From Beano to Bingo: How the Game Started Out
It is highly unlikely that there are people today who do not know how to play bingo, or do not even know what the game is. It is a fact that the game is now a household name.
However, few know that the game of bingo actually started in Italy in the 1300s. The Italian government, upon the country's reunification, created a state lottery that is still being played today, and that lottery was called Lo Giuoco del Lotto d'Italia.
The game became so popular in Italy that soon word spread to France, and the French nobility soon started to play the game themselves. They called the game Le Lotto, and used playing cards divided into rows that contained numbers. A caller would draw out a numbered wooden chip from a cloth bag and call the number out. The players would then mark or cover the numbers on the their card. The first person to create a complete horizontal row on his card won.

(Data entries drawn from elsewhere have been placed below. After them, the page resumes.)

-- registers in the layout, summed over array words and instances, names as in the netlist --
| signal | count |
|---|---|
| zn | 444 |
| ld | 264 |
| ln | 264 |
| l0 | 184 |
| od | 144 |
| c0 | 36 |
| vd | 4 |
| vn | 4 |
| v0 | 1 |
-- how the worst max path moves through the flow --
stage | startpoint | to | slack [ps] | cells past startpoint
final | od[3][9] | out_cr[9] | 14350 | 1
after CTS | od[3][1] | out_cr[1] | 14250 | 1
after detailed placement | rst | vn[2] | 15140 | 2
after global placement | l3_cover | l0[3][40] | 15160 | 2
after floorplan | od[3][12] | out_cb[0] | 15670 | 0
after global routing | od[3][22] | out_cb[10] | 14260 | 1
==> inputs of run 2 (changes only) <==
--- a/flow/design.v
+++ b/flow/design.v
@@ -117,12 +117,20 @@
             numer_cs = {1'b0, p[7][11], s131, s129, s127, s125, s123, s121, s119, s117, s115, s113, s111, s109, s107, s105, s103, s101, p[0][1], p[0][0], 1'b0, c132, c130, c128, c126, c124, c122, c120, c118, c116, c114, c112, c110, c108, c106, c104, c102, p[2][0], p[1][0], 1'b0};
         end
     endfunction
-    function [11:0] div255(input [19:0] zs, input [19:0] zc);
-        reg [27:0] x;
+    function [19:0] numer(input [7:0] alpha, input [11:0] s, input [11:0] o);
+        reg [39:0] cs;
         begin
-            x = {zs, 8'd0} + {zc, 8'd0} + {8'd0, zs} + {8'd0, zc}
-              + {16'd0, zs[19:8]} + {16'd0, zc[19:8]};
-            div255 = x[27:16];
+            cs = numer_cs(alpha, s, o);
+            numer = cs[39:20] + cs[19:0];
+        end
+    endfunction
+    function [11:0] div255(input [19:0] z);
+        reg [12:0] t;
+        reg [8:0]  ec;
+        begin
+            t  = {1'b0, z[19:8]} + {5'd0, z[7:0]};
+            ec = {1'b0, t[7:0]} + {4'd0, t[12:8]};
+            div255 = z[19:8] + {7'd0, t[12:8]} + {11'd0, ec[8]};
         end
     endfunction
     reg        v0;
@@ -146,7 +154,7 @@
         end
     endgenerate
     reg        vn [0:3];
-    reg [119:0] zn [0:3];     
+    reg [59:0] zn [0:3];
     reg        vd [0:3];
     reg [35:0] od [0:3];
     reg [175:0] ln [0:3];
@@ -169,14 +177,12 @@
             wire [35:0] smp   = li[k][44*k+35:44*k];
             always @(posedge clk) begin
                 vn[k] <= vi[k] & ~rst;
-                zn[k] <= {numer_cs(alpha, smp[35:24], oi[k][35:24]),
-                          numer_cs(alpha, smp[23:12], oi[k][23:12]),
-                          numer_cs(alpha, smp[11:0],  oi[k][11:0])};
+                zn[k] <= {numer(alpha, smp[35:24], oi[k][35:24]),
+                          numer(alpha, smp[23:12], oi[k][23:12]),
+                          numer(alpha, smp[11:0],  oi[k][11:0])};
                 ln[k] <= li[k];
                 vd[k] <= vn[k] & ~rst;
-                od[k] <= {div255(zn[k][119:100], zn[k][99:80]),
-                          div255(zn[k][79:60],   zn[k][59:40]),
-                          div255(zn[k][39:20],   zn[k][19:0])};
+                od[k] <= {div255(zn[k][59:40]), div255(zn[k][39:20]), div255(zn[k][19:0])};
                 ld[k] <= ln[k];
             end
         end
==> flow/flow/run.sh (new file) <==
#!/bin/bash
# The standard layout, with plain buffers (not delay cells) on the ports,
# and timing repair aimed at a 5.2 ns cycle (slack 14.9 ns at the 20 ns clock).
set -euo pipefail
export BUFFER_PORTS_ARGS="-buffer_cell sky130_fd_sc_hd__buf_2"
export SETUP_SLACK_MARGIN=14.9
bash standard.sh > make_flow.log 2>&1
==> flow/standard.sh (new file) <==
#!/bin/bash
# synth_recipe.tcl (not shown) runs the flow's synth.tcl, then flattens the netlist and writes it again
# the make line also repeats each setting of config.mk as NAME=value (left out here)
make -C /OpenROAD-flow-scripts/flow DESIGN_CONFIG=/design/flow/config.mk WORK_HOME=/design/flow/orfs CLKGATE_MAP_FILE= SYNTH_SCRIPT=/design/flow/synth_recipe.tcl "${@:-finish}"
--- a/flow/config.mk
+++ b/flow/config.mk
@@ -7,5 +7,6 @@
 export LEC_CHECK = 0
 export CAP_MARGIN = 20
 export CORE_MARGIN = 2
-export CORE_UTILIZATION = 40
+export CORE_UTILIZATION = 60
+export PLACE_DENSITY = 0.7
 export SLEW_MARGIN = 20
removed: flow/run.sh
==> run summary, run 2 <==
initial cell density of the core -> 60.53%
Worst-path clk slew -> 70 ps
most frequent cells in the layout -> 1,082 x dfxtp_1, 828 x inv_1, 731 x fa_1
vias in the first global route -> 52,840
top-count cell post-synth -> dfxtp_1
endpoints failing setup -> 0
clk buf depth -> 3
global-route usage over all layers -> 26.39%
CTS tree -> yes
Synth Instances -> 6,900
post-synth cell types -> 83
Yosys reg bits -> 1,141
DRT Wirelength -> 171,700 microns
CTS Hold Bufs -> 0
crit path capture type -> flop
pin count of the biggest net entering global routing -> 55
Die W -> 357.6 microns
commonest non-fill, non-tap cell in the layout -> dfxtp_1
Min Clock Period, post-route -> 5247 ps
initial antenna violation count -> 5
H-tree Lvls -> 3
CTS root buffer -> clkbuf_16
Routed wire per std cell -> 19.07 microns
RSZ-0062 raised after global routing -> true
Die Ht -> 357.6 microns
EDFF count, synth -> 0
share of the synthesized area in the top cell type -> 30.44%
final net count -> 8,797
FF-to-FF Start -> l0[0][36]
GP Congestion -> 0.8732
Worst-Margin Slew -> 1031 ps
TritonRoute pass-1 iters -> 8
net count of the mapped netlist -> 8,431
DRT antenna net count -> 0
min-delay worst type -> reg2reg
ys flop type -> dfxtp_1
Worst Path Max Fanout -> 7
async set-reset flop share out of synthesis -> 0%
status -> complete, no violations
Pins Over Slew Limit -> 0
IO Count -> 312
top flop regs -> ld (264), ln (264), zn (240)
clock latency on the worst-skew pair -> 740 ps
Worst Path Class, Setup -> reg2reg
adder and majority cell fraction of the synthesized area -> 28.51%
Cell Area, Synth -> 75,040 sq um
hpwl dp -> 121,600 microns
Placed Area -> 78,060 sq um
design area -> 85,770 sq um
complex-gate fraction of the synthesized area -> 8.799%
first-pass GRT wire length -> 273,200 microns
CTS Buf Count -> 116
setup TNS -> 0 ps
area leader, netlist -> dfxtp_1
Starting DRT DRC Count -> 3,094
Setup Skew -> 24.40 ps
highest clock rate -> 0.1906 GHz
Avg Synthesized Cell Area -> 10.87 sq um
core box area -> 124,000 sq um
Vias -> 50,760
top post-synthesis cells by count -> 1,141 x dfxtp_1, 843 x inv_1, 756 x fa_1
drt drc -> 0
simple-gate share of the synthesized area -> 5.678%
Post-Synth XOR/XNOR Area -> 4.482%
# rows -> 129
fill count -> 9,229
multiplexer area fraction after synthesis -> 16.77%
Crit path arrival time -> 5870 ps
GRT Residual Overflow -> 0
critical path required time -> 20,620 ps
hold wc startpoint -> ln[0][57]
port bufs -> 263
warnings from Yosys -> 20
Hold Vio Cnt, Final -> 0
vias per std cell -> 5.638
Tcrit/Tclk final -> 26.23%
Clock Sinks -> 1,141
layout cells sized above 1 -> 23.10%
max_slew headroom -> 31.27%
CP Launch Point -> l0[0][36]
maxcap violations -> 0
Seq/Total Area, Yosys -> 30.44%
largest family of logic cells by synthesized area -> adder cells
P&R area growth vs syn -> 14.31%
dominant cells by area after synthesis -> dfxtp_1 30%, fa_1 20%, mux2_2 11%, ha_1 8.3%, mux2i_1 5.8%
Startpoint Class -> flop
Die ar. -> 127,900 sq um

The game came to America as Beano, and was played in a carnival in Jacksonville, Georgia. A traveling salesman named Edmund Lowe happened to come by this carnival one night and saw the excitement that the game generated from its players. The game consisted of a couple of numbered cards in rows and columns. Players gathered around a caller who would draw out numbered chips from a box. The players would then mark the numbers on their cards with beans. Those who created a horizontal, vertical, or diagonal line with the numbers won.
Upon arriving in New York, his hometown, he quickly created a beano set of his own and started to play the game with friends. The game became popularly known as bingo, when a female friend mistakenly shouted out the word instead of shouting out beano. Lowe then decided to market the game and began selling bingo cards that he created for one or two dollars.
Not long afterwards he was approached by a parish priest from Pennsylvania, who complained that their bingo games at church often turned out a dozen or so winners, which was not a good thing since they were using the game as a fund raising gimmick. TO solve this Lowe enlisted the services of a Columbia University professor named Carl Leffler, who agreed to create cards with non-repeating number combinations for a fee. HE was able to create 6000 cards afterwards, but it is widely reported that he went insane after done so.
To this day bingo remains one of the most widely played games there is, and people play it online and offline. Edmund Lowe's company turned out hundreds of bingo cards and chips and they continued to do so for years, all to satisfy the world's newly-found interest in the game he helped create.